> _Exercise objective_
Only the lines of the data holding the string "that" need to be returned.

> _Records to use_

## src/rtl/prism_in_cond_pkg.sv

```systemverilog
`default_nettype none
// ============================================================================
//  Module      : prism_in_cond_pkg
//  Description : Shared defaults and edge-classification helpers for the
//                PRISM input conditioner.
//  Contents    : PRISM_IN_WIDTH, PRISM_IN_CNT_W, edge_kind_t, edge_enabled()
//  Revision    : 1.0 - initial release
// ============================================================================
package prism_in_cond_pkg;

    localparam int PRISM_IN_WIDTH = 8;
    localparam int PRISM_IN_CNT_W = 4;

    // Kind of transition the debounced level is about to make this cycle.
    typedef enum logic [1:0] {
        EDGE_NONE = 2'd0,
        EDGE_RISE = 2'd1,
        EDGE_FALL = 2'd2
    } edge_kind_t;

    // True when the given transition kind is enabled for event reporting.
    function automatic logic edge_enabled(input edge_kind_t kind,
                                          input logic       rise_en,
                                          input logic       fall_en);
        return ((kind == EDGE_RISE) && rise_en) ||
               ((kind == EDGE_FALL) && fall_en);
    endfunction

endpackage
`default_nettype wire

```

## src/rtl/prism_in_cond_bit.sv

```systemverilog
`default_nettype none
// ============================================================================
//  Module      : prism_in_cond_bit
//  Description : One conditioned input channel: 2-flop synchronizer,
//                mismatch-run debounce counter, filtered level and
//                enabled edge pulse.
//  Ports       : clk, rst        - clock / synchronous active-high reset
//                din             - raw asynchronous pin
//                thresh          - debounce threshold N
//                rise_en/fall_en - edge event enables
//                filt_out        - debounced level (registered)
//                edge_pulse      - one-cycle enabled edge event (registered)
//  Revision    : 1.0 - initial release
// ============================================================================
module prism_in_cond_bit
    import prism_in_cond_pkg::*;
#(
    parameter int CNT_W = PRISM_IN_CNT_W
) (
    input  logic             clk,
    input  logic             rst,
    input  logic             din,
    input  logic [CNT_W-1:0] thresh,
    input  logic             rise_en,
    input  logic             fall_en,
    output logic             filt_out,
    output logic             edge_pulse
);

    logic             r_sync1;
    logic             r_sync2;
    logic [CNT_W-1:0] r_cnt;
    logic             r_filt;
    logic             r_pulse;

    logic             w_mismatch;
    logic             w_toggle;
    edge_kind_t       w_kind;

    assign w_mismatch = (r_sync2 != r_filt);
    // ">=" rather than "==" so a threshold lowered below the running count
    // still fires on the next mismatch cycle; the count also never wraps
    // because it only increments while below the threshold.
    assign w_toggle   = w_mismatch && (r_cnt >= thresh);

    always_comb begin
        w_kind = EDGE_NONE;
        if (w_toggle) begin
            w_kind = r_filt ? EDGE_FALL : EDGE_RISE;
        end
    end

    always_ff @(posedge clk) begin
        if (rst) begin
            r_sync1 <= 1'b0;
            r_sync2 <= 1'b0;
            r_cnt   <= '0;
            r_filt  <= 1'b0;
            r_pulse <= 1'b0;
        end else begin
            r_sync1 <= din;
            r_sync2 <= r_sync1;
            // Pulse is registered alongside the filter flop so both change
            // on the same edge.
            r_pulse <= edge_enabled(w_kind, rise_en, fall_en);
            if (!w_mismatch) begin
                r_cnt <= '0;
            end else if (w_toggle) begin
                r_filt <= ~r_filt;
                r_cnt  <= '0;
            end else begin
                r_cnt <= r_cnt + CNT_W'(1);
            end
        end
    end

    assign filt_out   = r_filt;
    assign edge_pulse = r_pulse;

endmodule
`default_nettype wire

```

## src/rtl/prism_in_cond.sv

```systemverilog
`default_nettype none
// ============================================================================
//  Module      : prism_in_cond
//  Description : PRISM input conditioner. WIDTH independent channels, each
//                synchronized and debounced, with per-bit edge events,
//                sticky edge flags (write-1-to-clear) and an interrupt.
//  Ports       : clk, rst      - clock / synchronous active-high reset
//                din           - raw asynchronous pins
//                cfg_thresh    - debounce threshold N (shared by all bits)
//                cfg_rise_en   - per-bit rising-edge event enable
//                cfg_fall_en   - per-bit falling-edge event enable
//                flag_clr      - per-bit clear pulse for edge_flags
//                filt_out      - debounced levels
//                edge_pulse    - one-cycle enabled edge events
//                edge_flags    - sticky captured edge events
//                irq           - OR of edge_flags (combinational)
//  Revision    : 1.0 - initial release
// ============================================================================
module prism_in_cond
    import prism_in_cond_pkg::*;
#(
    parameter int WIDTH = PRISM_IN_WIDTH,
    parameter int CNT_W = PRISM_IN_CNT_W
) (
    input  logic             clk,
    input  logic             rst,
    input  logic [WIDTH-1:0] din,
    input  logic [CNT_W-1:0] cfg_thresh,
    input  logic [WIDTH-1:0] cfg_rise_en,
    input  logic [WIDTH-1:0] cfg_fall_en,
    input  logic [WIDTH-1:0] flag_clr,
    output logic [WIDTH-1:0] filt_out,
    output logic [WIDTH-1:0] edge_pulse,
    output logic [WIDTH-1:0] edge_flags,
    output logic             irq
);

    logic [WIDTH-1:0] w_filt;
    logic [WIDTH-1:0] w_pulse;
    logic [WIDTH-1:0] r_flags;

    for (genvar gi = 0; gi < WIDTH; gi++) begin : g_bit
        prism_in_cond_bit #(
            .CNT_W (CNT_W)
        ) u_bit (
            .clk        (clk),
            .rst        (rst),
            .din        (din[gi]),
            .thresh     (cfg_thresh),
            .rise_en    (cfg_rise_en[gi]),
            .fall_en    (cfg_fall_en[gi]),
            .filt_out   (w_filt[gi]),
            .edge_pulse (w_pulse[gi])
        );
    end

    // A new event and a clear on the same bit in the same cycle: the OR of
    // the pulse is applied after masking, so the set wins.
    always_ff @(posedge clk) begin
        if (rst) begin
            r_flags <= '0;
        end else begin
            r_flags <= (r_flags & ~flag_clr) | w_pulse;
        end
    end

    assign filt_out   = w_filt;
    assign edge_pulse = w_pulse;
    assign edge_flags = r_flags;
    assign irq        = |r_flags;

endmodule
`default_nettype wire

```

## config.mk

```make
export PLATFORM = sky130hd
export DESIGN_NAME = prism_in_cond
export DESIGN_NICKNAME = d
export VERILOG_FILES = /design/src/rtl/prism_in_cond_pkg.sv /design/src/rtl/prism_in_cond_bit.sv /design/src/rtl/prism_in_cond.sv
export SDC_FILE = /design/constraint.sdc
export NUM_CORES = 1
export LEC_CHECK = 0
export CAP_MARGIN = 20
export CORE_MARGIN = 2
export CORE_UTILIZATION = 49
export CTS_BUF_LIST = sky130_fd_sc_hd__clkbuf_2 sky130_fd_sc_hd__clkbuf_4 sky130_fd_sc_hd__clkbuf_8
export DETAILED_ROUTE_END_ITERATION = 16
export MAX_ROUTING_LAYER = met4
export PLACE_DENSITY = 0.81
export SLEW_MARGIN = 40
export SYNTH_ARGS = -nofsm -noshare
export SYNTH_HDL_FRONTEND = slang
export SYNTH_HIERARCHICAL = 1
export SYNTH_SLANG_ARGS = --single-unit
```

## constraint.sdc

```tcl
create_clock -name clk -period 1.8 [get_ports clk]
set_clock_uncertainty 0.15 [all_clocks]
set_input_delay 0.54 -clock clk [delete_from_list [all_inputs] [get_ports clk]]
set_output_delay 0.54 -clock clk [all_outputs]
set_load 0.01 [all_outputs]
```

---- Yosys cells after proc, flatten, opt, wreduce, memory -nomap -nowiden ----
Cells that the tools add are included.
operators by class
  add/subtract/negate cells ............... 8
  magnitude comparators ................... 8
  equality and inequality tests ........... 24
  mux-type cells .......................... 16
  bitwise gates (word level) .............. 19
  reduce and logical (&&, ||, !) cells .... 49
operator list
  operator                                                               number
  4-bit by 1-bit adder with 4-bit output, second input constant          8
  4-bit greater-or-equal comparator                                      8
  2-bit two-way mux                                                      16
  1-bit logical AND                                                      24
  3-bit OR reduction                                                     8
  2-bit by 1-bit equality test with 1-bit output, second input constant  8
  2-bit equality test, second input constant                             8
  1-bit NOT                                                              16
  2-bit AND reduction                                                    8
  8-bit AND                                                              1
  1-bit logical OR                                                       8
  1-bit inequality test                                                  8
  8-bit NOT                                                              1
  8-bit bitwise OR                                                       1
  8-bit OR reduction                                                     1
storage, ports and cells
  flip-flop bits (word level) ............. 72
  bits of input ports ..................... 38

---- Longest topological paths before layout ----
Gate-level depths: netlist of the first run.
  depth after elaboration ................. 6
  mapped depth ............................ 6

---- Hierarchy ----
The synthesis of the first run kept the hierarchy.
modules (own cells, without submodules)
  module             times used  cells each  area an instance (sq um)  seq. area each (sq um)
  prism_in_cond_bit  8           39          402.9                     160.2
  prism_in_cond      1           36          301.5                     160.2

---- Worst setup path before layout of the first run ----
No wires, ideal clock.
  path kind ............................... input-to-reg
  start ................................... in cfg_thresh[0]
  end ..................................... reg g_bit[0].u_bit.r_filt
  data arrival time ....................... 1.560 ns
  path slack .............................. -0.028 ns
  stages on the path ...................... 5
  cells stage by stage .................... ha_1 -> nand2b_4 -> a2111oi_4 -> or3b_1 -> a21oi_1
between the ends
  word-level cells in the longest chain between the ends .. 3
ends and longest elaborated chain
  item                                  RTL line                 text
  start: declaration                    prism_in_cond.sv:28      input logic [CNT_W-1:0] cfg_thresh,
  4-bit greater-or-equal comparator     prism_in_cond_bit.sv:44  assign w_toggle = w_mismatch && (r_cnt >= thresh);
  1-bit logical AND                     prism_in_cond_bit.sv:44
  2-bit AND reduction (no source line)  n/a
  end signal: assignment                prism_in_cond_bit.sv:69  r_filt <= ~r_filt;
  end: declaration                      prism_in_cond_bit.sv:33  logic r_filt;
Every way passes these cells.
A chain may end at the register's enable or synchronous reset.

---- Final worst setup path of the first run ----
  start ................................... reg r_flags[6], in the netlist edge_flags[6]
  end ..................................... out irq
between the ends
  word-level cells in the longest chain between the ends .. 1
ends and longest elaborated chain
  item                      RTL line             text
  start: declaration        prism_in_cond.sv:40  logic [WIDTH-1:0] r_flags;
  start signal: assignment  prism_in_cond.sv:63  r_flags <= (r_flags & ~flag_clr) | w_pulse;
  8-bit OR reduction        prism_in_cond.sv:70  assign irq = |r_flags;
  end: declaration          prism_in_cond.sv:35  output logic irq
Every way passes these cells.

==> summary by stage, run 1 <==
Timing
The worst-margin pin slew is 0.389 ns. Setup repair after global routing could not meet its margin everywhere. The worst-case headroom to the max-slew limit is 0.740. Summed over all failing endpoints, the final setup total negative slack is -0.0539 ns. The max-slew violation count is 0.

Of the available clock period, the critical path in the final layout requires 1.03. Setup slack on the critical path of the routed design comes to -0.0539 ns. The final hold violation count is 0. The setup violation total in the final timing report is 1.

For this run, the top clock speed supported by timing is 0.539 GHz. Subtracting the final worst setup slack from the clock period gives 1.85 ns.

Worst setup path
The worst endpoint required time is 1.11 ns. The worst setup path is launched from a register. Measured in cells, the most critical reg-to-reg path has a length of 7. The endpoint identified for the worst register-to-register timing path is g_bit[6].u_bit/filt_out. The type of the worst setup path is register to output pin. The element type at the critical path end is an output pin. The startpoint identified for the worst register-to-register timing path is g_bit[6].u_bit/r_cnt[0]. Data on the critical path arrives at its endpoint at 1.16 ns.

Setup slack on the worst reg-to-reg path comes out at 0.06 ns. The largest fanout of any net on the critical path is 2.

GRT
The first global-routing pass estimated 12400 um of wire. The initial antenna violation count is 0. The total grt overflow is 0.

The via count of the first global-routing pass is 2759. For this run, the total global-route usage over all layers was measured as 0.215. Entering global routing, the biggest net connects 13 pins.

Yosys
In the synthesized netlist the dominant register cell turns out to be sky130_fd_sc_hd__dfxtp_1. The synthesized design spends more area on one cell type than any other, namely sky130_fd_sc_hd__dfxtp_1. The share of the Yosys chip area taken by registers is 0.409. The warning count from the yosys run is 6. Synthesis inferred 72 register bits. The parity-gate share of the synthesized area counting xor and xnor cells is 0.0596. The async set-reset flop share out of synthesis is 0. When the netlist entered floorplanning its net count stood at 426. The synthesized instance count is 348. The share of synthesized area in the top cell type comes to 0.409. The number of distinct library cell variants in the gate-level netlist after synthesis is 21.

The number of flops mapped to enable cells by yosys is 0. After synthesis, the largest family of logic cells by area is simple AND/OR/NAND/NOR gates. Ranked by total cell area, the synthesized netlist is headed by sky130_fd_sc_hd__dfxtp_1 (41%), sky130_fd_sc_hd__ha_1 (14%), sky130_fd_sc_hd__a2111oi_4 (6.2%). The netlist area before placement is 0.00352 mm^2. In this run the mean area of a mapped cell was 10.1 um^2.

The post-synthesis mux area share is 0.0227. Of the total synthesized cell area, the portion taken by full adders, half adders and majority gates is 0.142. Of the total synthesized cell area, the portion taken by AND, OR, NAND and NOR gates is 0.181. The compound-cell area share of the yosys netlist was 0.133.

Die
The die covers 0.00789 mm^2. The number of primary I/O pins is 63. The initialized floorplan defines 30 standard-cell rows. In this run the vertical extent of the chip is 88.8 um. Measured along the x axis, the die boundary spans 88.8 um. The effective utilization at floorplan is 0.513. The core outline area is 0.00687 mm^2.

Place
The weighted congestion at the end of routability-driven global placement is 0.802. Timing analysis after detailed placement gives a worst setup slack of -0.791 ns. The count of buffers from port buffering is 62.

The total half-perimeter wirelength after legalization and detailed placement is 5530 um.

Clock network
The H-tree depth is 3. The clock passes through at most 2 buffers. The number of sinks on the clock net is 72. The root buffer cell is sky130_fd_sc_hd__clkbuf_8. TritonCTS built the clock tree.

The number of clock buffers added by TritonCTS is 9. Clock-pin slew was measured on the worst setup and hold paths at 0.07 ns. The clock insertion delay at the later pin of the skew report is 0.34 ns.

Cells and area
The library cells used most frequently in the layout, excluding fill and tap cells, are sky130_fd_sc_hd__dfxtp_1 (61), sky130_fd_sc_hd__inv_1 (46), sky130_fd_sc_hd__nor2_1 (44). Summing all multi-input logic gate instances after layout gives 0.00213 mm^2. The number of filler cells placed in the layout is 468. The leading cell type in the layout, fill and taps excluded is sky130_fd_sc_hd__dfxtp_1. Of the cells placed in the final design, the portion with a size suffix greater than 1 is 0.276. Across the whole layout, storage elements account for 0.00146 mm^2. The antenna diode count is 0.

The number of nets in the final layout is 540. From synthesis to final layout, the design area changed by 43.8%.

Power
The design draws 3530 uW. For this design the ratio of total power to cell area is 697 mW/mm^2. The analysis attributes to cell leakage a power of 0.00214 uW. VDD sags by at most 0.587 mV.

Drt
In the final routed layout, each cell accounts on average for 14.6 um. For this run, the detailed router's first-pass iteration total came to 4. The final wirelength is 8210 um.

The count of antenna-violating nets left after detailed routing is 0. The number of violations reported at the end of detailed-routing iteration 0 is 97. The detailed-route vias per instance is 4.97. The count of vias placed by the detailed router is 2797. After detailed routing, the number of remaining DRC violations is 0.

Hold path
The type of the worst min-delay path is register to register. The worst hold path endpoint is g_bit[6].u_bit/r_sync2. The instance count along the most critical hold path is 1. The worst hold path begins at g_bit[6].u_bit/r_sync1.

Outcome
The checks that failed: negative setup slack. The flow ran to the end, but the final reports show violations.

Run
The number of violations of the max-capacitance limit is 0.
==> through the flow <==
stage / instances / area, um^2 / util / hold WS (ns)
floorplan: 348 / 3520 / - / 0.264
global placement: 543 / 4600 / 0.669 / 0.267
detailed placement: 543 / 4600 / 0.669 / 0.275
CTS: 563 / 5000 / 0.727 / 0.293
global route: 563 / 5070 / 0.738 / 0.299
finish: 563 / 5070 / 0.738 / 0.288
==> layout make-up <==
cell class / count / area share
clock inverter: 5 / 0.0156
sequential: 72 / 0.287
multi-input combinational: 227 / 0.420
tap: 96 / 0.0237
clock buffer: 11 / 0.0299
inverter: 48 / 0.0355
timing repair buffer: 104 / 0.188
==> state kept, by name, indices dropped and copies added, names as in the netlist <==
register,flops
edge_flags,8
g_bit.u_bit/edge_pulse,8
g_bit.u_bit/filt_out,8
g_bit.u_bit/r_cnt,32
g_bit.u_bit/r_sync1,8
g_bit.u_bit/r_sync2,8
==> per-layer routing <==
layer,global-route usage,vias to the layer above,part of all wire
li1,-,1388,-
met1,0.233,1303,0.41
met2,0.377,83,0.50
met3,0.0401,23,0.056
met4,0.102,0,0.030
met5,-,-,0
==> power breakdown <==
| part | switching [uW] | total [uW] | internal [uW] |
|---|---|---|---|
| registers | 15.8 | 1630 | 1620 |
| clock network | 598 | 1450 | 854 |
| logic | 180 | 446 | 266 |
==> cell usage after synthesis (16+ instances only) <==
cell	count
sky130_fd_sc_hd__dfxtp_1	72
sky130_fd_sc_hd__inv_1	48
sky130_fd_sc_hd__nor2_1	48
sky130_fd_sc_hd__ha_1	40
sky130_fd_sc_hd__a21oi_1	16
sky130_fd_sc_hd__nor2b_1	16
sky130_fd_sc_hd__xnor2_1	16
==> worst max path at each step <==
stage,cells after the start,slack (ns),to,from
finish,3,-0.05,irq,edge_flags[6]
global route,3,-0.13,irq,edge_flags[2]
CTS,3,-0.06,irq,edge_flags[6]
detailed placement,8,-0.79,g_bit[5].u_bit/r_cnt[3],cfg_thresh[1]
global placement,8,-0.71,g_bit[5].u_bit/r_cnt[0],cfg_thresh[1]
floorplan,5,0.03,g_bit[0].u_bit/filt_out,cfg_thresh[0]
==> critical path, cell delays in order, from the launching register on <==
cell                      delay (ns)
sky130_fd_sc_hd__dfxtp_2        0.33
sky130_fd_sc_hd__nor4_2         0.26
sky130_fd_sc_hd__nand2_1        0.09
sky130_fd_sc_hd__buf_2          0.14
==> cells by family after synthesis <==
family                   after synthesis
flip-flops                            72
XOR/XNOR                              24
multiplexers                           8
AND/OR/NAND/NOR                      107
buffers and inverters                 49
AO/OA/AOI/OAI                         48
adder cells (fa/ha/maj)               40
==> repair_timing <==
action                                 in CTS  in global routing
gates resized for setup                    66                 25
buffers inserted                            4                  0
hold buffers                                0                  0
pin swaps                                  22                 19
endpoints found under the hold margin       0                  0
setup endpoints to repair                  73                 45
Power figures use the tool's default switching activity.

> _Solution to the exercise_
Cells that the tools add are included.
The checks that failed: negative setup slack. The flow ran to the end, but the final reports show violations.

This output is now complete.